[GitHub] [drill] jnturton commented on issue #2421: ValueVectors replacement

GitBox Tue, 04 Jan 2022 04:03:31 -0800


jnturton commented on issue #2421:
URL: https://github.com/apache/drill/issues/2421#issuecomment-1004750707



   Paul Rogers wrote:
   
   All: so I've kicked the hornet's nest with the mention of value vectors and 
Arrow. I'm going to put on my flame-proof suit and debunk some myths.
   
   The columnar format is great for storage, for all the usual reasons. This is 
why Parquet uses it, Druid uses it for segment files, and various DBs use it 
for storage. The question we want to ask is, do those benefits apply to the 
format within the Drill execution engine? I'm here to suggest that columnar has 
no advantage, and many disadvantages, when used as the *internal* format of an 
execution engine. "Thems is fighting words", so let's bring it on.
   
   I've had the pleasure of working with several query engines: Drill 
(columnar) and Impala (row-based) are two well-known examples. This has given 
me a unique opportunity to see if all the marketing claims for columnar (which 
still appear in the videos on Drill's website) actually hold up in practice. 
Spoiler: they don't.
   
   This is a PR about optimization. A good rule in optimization is to start 
with the biggest issues, then work toward the details. So, rather than tinker 
with the details of vector execution, let's look at the fundamental issues. I 
hope this will help us avoid confusing Drill's (and Arrow's) marketing with 
reality.
   
   **Myth: Vectorized execution**: The biggest myth is around vectorized 
execution. Of course, a minor myth is that Drill uses such execution (it 
doesn't.) The bigger myth is that, if we invested enough, it could.
   
   Vectorized execution is great when we have a simple operation we apply to a 
large amount of data.
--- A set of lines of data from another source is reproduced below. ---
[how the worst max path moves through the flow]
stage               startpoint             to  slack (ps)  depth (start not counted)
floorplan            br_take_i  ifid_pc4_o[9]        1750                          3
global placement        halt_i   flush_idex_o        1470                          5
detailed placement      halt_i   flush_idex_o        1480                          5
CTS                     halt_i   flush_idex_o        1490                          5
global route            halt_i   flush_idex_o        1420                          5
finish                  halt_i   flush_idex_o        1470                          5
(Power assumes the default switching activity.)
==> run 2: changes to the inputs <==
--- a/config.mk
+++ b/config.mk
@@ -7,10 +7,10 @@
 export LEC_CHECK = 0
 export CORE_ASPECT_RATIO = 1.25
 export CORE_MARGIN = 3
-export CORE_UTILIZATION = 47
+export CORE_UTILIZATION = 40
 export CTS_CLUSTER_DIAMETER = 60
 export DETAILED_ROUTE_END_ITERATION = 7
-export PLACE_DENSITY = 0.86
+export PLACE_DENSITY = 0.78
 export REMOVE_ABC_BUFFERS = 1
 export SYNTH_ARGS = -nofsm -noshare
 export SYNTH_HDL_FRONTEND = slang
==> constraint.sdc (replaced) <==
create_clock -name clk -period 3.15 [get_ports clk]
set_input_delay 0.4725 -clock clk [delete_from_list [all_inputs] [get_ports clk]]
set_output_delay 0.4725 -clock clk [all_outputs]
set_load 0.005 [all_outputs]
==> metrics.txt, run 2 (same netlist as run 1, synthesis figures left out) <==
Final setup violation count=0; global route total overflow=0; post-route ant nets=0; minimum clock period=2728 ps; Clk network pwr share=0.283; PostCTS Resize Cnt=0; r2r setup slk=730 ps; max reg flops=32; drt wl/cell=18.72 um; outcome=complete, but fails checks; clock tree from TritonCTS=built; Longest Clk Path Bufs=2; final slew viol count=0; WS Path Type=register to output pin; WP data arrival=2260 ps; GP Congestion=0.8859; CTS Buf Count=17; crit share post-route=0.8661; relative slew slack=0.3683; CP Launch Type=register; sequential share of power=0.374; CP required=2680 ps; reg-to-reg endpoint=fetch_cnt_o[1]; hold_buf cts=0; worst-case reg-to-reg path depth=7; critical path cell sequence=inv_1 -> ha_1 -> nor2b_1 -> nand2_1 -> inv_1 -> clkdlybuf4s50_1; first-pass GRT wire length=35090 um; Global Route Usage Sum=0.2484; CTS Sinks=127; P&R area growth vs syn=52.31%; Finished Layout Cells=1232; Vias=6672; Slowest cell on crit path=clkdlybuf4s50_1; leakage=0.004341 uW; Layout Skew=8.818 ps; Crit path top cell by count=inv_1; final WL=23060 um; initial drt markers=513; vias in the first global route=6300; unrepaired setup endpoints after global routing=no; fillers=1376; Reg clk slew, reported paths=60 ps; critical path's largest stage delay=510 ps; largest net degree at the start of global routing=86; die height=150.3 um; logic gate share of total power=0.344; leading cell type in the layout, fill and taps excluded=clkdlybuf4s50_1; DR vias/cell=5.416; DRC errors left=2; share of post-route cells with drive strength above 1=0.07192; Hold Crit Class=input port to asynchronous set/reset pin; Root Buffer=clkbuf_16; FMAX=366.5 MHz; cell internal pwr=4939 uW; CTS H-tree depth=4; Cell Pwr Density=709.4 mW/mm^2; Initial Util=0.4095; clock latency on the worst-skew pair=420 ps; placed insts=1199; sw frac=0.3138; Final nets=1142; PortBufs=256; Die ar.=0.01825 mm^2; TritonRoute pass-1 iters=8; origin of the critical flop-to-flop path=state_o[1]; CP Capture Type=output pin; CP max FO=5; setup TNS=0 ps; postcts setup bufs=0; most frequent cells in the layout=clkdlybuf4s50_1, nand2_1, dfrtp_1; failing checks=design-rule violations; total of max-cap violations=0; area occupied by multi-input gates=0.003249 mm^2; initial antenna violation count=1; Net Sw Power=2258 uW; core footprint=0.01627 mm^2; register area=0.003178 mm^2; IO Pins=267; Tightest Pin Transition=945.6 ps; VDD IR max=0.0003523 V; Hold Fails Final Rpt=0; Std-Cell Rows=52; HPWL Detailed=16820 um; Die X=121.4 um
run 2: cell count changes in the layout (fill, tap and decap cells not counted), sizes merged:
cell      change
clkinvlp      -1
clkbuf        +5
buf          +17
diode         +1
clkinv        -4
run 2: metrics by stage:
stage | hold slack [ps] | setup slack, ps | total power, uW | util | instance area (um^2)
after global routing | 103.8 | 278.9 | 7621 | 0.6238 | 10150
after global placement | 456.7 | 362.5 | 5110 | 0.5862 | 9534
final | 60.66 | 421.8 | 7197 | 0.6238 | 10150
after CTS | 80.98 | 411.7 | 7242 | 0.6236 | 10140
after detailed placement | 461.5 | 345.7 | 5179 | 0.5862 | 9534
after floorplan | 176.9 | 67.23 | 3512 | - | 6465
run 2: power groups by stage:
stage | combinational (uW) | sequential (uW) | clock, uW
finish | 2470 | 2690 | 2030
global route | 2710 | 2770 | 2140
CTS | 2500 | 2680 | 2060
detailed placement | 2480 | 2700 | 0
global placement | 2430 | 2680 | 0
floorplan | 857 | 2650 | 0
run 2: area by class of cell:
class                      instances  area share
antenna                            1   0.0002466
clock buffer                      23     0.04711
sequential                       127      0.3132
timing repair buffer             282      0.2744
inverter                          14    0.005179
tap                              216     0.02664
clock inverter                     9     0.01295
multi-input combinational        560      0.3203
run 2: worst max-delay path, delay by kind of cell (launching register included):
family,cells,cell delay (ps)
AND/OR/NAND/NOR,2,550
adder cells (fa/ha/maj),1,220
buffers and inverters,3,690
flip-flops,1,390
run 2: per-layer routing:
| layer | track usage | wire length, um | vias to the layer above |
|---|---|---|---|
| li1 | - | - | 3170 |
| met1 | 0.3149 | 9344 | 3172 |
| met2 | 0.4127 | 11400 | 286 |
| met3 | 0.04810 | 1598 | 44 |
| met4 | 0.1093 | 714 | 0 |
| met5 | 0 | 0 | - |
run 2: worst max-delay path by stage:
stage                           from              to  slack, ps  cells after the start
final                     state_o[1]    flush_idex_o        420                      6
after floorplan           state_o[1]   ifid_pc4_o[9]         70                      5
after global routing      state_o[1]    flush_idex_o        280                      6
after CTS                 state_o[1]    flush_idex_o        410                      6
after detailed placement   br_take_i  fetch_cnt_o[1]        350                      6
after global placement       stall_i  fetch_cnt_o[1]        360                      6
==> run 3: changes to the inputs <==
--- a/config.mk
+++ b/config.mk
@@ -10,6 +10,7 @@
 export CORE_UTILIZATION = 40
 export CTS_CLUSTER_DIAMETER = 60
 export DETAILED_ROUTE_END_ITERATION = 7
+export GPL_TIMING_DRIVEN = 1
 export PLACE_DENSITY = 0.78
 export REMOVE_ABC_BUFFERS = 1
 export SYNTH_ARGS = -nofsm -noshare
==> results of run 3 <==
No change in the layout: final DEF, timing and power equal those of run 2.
Think the dot-product operation for neural networks, or 
data compression, or image transforms, or graphics. In all cases, we apply a 
simple operation (rescale, say) to a large amount of homogeneous data (the 
pixels in an image.)
   
   So, the question is, does typical, real-world SQL fit this pattern? I've now 
seen enough crufty, complex, messy real-world queries to suggest that, no, SQL 
is not a good candidate for vectorization. `SELECT` and `WHERE` clauses embed 
business logic, and that logic is based on messy human rules, not crisp, clean 
mathematics. The resulting SQL tends to have conditionals (`WHEN` or `IF()`, 
etc.), lots of function calls (all those cool UDFs which @cgivre has written), 
and so on. Plus, as noted above, SQL deals with NULL values, which must 
short-circuit entire execution paths.
   
   Hence, even if we could vectorize simple operations, we'd find that, in most 
queries, we could not actually use that code.
   
   **Myth: Vectors are CPU Cache Friendly**: The second big myth is that 
vectors are somehow more "friendly" to the CPU L1 cache than a row format. The 
idea is that one can load a vector into the L1 cache, then zip through many 
values in one go. This myth is related to the above one.
   
   First, SQL expressions are not based on columns, they are based on rows. 
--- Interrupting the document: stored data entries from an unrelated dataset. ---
**src/rtl/powlib_busarbiter.sv**
```systemverilog
// Round-robin arbiter sharing one downstream lane between B_WRS writers, with an
// address-window filter, burst-limited grants and a 2-entry output buffer.
module powlib_busarbiter #(
    parameter int unsigned B_WRS    = 4,
    parameter int unsigned B_AW     = 2,
    parameter int unsigned B_DW     = 4,
    parameter int unsigned B_BASE   = 0,
    parameter int unsigned B_SIZE   = 2,
    parameter int unsigned MAXBURST = 4
) (
    input  logic                         clk,
    input  logic                         rst,
    input  logic [B_WRS*B_DW-1:0]        wrdatas,
    input  logic [B_WRS*B_AW-1:0]        wraddrs,
    input  logic [B_WRS-1:0]             wrvlds,
    output logic [B_WRS-1:0]             wrrdys,
    output logic [B_DW-1:0]              rddata,
    output logic [B_AW-1:0]              rdaddr,
    output logic                         rdvld,
    input  logic                         rdrdy,
    output logic [$clog2(B_WRS)-1:0]     gntidx,
    output logic                         busy
);

    localparam int unsigned IW = $clog2(B_WRS);
    localparam int unsigned CW = (MAXBURST > 1) ? $clog2(MAXBURST) : 1;
    localparam int unsigned XW = B_AW + 1;
    localparam logic [XW-1:0] WIN_LO = XW'(B_BASE);
    localparam logic [XW-1:0] WIN_SZ = XW'(B_SIZE);

    typedef struct packed {
        logic [B_AW-1:0] addr;
        logic [B_DW-1:0] data;
    } beat_t;

    typedef enum logic {IDLE, GRANT} state_t;

    state_t          state, state_nx;
    logic [IW-1:0]   ptr, ptr_nx;
    logic [IW-1:0]   gnt, gnt_nx;
    logic [CW-1:0]   cnt, cnt_nx;
    logic [IW-1:0]   cand;
    logic            found;
    logic            push;
    logic            pop;
    logic            full;

    beat_t           wr_beat [B_WRS];
    logic [B_WRS-1:0] req;

    beat_t           mem [2];
    logic            wp;
    logic            rp;
    logic [1:0]      fcnt;

    // Window test as one unsigned compare: addresses below the base wrap to large offsets.
    for (genvar i = 0; i < B_WRS; i++) begin : g_wr
        assign wr_beat[i].addr = wraddrs[i*B_AW +: B_AW];
        assign wr_beat[i].data = wrdatas[i*B_DW +: B_DW];
        assign req[i] = wrvlds[i] &&
                        (({1'b0, wraddrs[i*B_AW +: B_AW]} - WIN_LO) < WIN_SZ);
    end

    assign full   = (fcnt == 2'd2);
    assign rdvld  = (fcnt != 2'd0);
    assign pop    = rdvld && rdrdy;
    assign rdaddr = mem[rp].addr;
    assign rddata = mem[rp].data;
    assign busy   = (state == GRANT);
    assign gntidx = gnt;

    // State register.
    always_ff @(posedge clk or negedge rst) begin
        if (!rst) begin
            state <= IDLE;
            ptr   <= IW'(B_WRS - 1);
            gnt   <= '0;
            cnt   <= '0;
        end else begin
            state <= state_nx;
            ptr   <= ptr_nx;
            gnt   <= gnt_nx;
            cnt   <= cnt_nx;
        end
    end

    // Arbitration, burst accounting and writer handshake.
    always_comb begin
        state_nx = state;
        ptr_nx   = ptr;
        gnt_nx   = gnt;
        cnt_nx   = cnt;
        wrrdys   = '0;
        push     = 1'b0;
        cand     = ptr;
        found    = 1'b0;
        case (state)
            IDLE: begin
                for (int unsigned k = 1; k <= B_WRS; k++) begin
                    cand = IW'((32'(ptr) + k) % B_WRS);
                    if (!found && req[cand]) begin
                        found  = 1'b1;
                        gnt_nx = cand;
                    end
                end
                if (found) begin
                    cnt_nx   = '0;
                    state_nx = GRANT;
                end
            end
            GRANT: begin
                push        = req[gnt] && !full;
                wrrdys[gnt] = push;
                if (push) begin
                    cnt_nx = cnt + CW'(1);
                end
                // A full-buffer stall keeps the grant; only burst end or a dropped request frees it.
                if ((push && (cnt == CW'(MAXBURST - 1))) || !req[gnt]) begin
                    state_nx = IDLE;
                    ptr_nx   = gnt;
                end
            end
            default: state_nx = IDLE;
        endcase
    end

    // Two-entry output buffer; no bypass so rdrdy never reaches wrrdys.
    always_ff @(posedge clk or negedge rst) begin
        if (!rst) begin
            mem[0] <= '0;
            mem[1] <= '0;
            wp     <= 1'b0;
            rp     <= 1'b0;
            fcnt   <= 2'd0;
        end else begin
            if (push) begin
                mem[wp] <= wr_beat[gnt];
                wp      <= ~wp;
            end
            if (pop) begin
                rp <= ~rp;
            end
            case ({push, pop})
                2'b10:   fcnt <= fcnt + 2'd1;
                2'b01:   fcnt <= fcnt - 2'd1;
                default: fcnt <= fcnt;
            endcase
        end
    end

endmodule

```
Each calculation tends to involve multiple columns: `net_receipts = sales + 
taxes - returns`. Here each calculation touches four vectors, so we need all 
four to be in the CPU cache to benefit.
   
   Second, SQL is row based: that above calculation is just one of perhaps many 
that occur on each row. In the ideal case, the calculations for independent 
groups: `SELECT a + b AS x, c - d + e AS y, f / g AS z, ...`. In this case, we 
could load vectors ``a, `b`, `x` into the L1 cache, do the calcs, then load 
`c`, `d`, `e` and y in the cache and so on. Of course, Drill doesn't work this 
way (it does all the calculations for a single row before moving to the next), 
but it could, and it would have to to benefit from vectorization.
   
   A more typical case is that the same column is used in multiple expressions: 
`SELECT a + b AS x, a / c AS y, (a - d) * e AS z, ...` In this case, we must 
load the `a` vector into the L1 cache multiple times. (Or, more properly, its 
values would continually be bumped out of the cache, then reloaded.)
   
   **Myth: Bigger Vectors are Better**: Drill went though a phase when everyone 
bought into the "L1 cache" myth. To get better performance everyone wanted ever 
larger vectors. In the code, you'll see that we started with 1K-row batches, 
then it grew to 4K, then other code would create 64K row batches. It got so bad 
we'd allocate vectors larger than 16MB, which caused memory fragmentation and 
OOM errors. (This is the original reason for what evolved to be "EVF": to 
control vector sizes to prevent memory fragmentation - very basic DB stuff.)
   
   Remember, the CPU L1 cache is only about 256K in size. A 4MB vector is 
already 16x the L1 cache size. Combine that with real-world expressions and we 
end up with a "working set" of 10s of MB in size: 20x or more the L1 cache 
size. The result is lots of cache misses. (This stuff is really hard to 
measure, would be great for someone to do the experiments to show this 
happening in practice.)
   
   **Myth: Vectors are Efficient**: A related, minor myth is that writing to 
vectors is more efficient than writing to rows. This is not true in general. In 
Drill, it is especially false. Originally, vectors were allocated at some small 
initial size (256K? Something like that.) Vectors grow as we add data. (That's 
one of the things that make working with them difficult.) Fill the 256K vector? 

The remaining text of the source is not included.